Among the lines below, restate word for word only those from the line with "dy_neg = -dy;" through the line with "data_next.axis_radius = dy[OFS_W-1]", with both end lines kept.

#### [Given data]
- - - - -

--- config.mk ---
export PLATFORM = sky130hd
export DESIGN_NAME = cpr_prep
export DESIGN_NICKNAME = d
export VERILOG_FILES = /design/src/sv/cpr_pkg.sv /design/src/sv/cpr_prep.sv
export SDC_FILE = /design/constraint.sdc
export NUM_CORES = 1
export LEC_CHECK = 0
export ABC_CLOCK_PERIOD_IN_PS = 850
export BUFFER_PORTS_ARGS = -buffer_cell sky130_fd_sc_hd__buf_2
export CORE_MARGIN = 2
export CORE_UTILIZATION = 40
export CTS_CLUSTER_SIZE = 14
export DETAILED_ROUTE_END_ITERATION = 8
export PLACE_DENSITY = 0.69
export SYNTH_ARGS = -nofsm -noshare
export SYNTH_HDL_FRONTEND = slang
export SYNTH_SLANG_ARGS = --single-unit
--- constraint.sdc ---
create_clock -name clk -period 0.85 [get_ports clk]
set_input_delay 0.1275 -clock clk [delete_from_list [all_inputs] [get_ports clk]]
set_output_delay 0.1275 -clock clk [all_outputs]
set_load 0.01 [all_outputs]
--- src/sv/cpr_pkg.sv ---
// Shared types, widths and constants for the Cartesian-to-polar pixel remap.
package cpr_pkg;

    localparam int COORD_W      = 12;
    localparam int DIM_W        = 13;
    localparam int COLOR_W      = 24;
    localparam int ROW_W        = 14;
    localparam int OFS_W        = 13;
    localparam int GUARD_BITS   = 8;
    localparam int CORDIC_W     = 24;
    localparam int MAG_W        = CORDIC_W - 1;
    localparam int TURN_W       = 20;
    localparam int ANGLE_W      = 22;
    localparam int ATAN_W       = 18;
    localparam int GAIN_W       = 20;
    localparam int MAG_PROD_W   = MAG_W + GAIN_W;
    localparam int MAG_SHIFT    = 20 + GUARD_BITS;
    localparam int RADIUS_W     = 14;
    localparam int TURN_PROD_W  = TURN_W + DIM_W;
    localparam int MAX_DIM      = 4096;
    localparam int CFG_IDX_W    = 1;

    localparam logic [DIM_W-1:0]  DIM_RESET     = 13'd1024;
    localparam logic [GAIN_W-1:0] INV_GAIN_Q20  = 20'd636751;
    localparam logic [TURN_W-1:0] TURN_QUARTER  = 20'h40000;
    localparam logic [TURN_W-1:0] TURN_HALF     = 20'h80000;
    localparam logic [TURN_W-1:0] TURN_3QUARTER = 20'hC0000;

    typedef enum logic [CFG_IDX_W-1:0] {
        REG_WIDTH  = 1'b0,
        REG_HEIGHT = 1'b1
    } cfg_reg_t;

    typedef struct packed {
        logic                       axis;
        logic [COORD_W-1:0]         axis_radius;
        logic [TURN_W-1:0]          axis_turn;
        logic signed [CORDIC_W-1:0] u;
        logic signed [CORDIC_W-1:0] v;
        logic signed [ANGLE_W-1:0]  z;
        logic [COLOR_W-1:0]         color;
    } cordic_data_t;

    typedef struct packed {
        logic [COORD_W-1:0] dest_col;
        logic [ROW_W-1:0]   dest_row;
        logic [COLOR_W-1:0] dest_color;
        logic               in_range;
    } result_t;

    // Angle of each micro-rotation, atan(2^-i) as a Q20 fraction of a turn.
    function automatic logic [ATAN_W-1:0] atan_turn(input int idx);
        logic [ATAN_W-1:0] val;
        unique case (idx)
            0:       val = 18'd131072;
            1:       val = 18'd77376;
            2:       val = 18'd40884;
            3:       val = 18'd20753;
            4:       val = 18'd10417;
            5:       val = 18'd5213;
            6:       val = 18'd2607;
            7:       val = 18'd1304;
            8:       val = 18'd652;
            9:       val = 18'd326;
            10:      val = 18'd163;
            11:      val = 18'd81;
            12:      val = 18'd41;
            13:      val = 18'd20;
            14:      val = 18'd10;
            15:      val = 18'd5;
            16:      val = 18'd3;
            17:      val = 18'd1;
            18:      val = 18'd1;
            default: val = '0;
        endcase
        return val;
    endfunction

endpackage

--- src/sv/cpr_prep.sv ---
// Front stage: center offsets, on-axis results and CORDIC pre-rotation.
module cpr_prep import cpr_pkg::*;
(
    input  logic               clk,
    input  logic               rst_n,
    input  logic               en,
    input  logic               in_valid,
    input  logic [COORD_W-1:0] src_col,
    input  logic [COORD_W-1:0] src_row,
    input  logic [COLOR_W-1:0] src_color,
    input  logic [DIM_W-1:0]   width,
    input  logic [DIM_W-1:0]   height,
    output logic               valid_reg,
    output cordic_data_t       data_reg
);

    logic signed [OFS_W-1:0]    dx;
    logic signed [OFS_W-1:0]    dy;
    logic signed [OFS_W-1:0]    dx_neg;
    logic signed [OFS_W-1:0]    dy_neg;
    logic signed [CORDIC_W-1:0] u0;
    logic signed [CORDIC_W-1:0] v0;
    cordic_data_t               data_next;

    always_comb
    begin
        dx     = $signed({1'b0, src_col}) - $signed({1'b0, width[DIM_W-1:1]});
        dy     = $signed({1'b0, src_row}) - $signed({1'b0, height[DIM_W-1:1]});
        dx_neg = -dx;
        dy_neg = -dy;
        u0     = CORDIC_W'(dy) <<< GUARD_BITS;
        v0     = CORDIC_W'(dx) <<< GUARD_BITS;

        data_next       = '0;
        data_next.color = src_color;
        data_next.axis  = (dx == '0) || (dy == '0);

        if (dx == '0)
        begin
            data_next.axis_radius = dy[OFS_W-1] ? dy_neg[COORD_W-1:0] : dy[COORD_W-1:0];
            data_next.axis_turn   = dy[OFS_W-1] ? TURN_HALF : '0;
        end
        else
        begin
            data_next.axis_radius = dx[OFS_W-1] ? dx_neg[COORD_W-1:0] : dx[COORD_W-1:0];
            data_next.axis_turn   = dx[OFS_W-1] ? TURN_3QUARTER : TURN_QUARTER;
        end

        // Vectors in the lower half-plane are turned by a quarter turn first.
        if (u0[CORDIC_W-1])
        begin
            if (!v0[CORDIC_W-1])
            begin
                data_next.u = v0;
                data_next.v = -u0;
                data_next.z = ANGLE_W'(TURN_QUARTER);
            end
            else
            begin
                data_next.u = -v0;
                data_next.v = u0;
                data_next.z = -ANGLE_W'(TURN_QUARTER);
            end
        end
        else
        begin
            data_next.u = u0;
            data_next.v = v0;
            data_next.z = '0;
        end
    end

    always_ff @(posedge clk or negedge rst_n)
    begin
        if (!rst_n)
        begin
            valid_reg <= 1'b0;
        end
        else if (en)
        begin
            valid_reg <= in_valid;
        end
    end

    always_ff @(posedge clk)
    begin
        if (en)
        begin
            data_reg <= data_next;
        end
    end

endmodule

Word-level counts from Yosys, hierarchy flattened
Cells that the tools add are included.
{"block": "word_totals", "regBits": 128, "out_inout_bits": 128}
{"block": "classes", "mux": 7, "n_bitwise": 1, "add_sub_neg": 6, "n_reduce_logical": 5}
{"operator": "$mux 66", "n": 2}
{"operator": "$neg 21->24", "n": 2}
{"operator": "$mux 20", "n": 2}
{"operator": "$mux 32", "n": 1}
{"operator": "$logic_not 13->1", "n": 2}
{"operator": "$sub 12x12->13", "n": 2}
{"operator": "$mux 12", "n": 2}
{"operator": "$neg 12->12", "n": 2}
{"operator": "$reduce_and 2->1", "n": 1}
{"operator": "$reduce_or 2->1", "n": 1}
{"operator": "$logic_or 1x1->1", "n": 1}
{"operator": "$not 1->1", "n": 1}

Logic depth before layout (Yosys ltp)
Gate-level depths: netlist of the first run.
{"block": "depth", "depth_word": 4, "mapped_depth": 14}

Least setup slack after synthesis of the first run
OpenSTA, ideal clock, no wires.
{"block": "synth_timing", "kind": "input -> register", "start": "in src_row[0]", "end": "reg data_reg[55] in the netlist's numbering (data pin)", "t_required_ps": 583, "path_stages": 12, "t_arrival_ps": 2422, "path_slack_ps": -1838, "setup_time_ps": 267, "path_cell_list": "inv_1 > ha_1 > fa_1 > nor2b_1 > o31a_1 > o31ai_1 > a21oi_1 > a31o_2 > clkbuf_1 > buf_2 > clkbuf_1 > a21oi_1"}
{"element": "start, declared", "line": "cpr_prep.sv:9", "source": "input logic [COORD_W-1:0] src_row,"}
{"element": "end signal, assigned", "line": "cpr_prep.sv:89", "source": "data_reg <= data_next;"}
{"element": "end, declared", "line": "cpr_prep.sv:14", "source": "output cordic_data_t data_reg"}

- - - - -

#### [Output of the task]
        dy_neg = -dy;
        u0     = CORDIC_W'(dy) <<< GUARD_BITS;
        v0     = CORDIC_W'(dx) <<< GUARD_BITS;

        data_next       = '0;
        data_next.color = src_color;
        data_next.axis  = (dx == '0) || (dy == '0);

        if (dx == '0)
        begin
            data_next.axis_radius = dy[OFS_W-1] ? dy_neg[COORD_W-1:0] : dy[COORD_W-1:0];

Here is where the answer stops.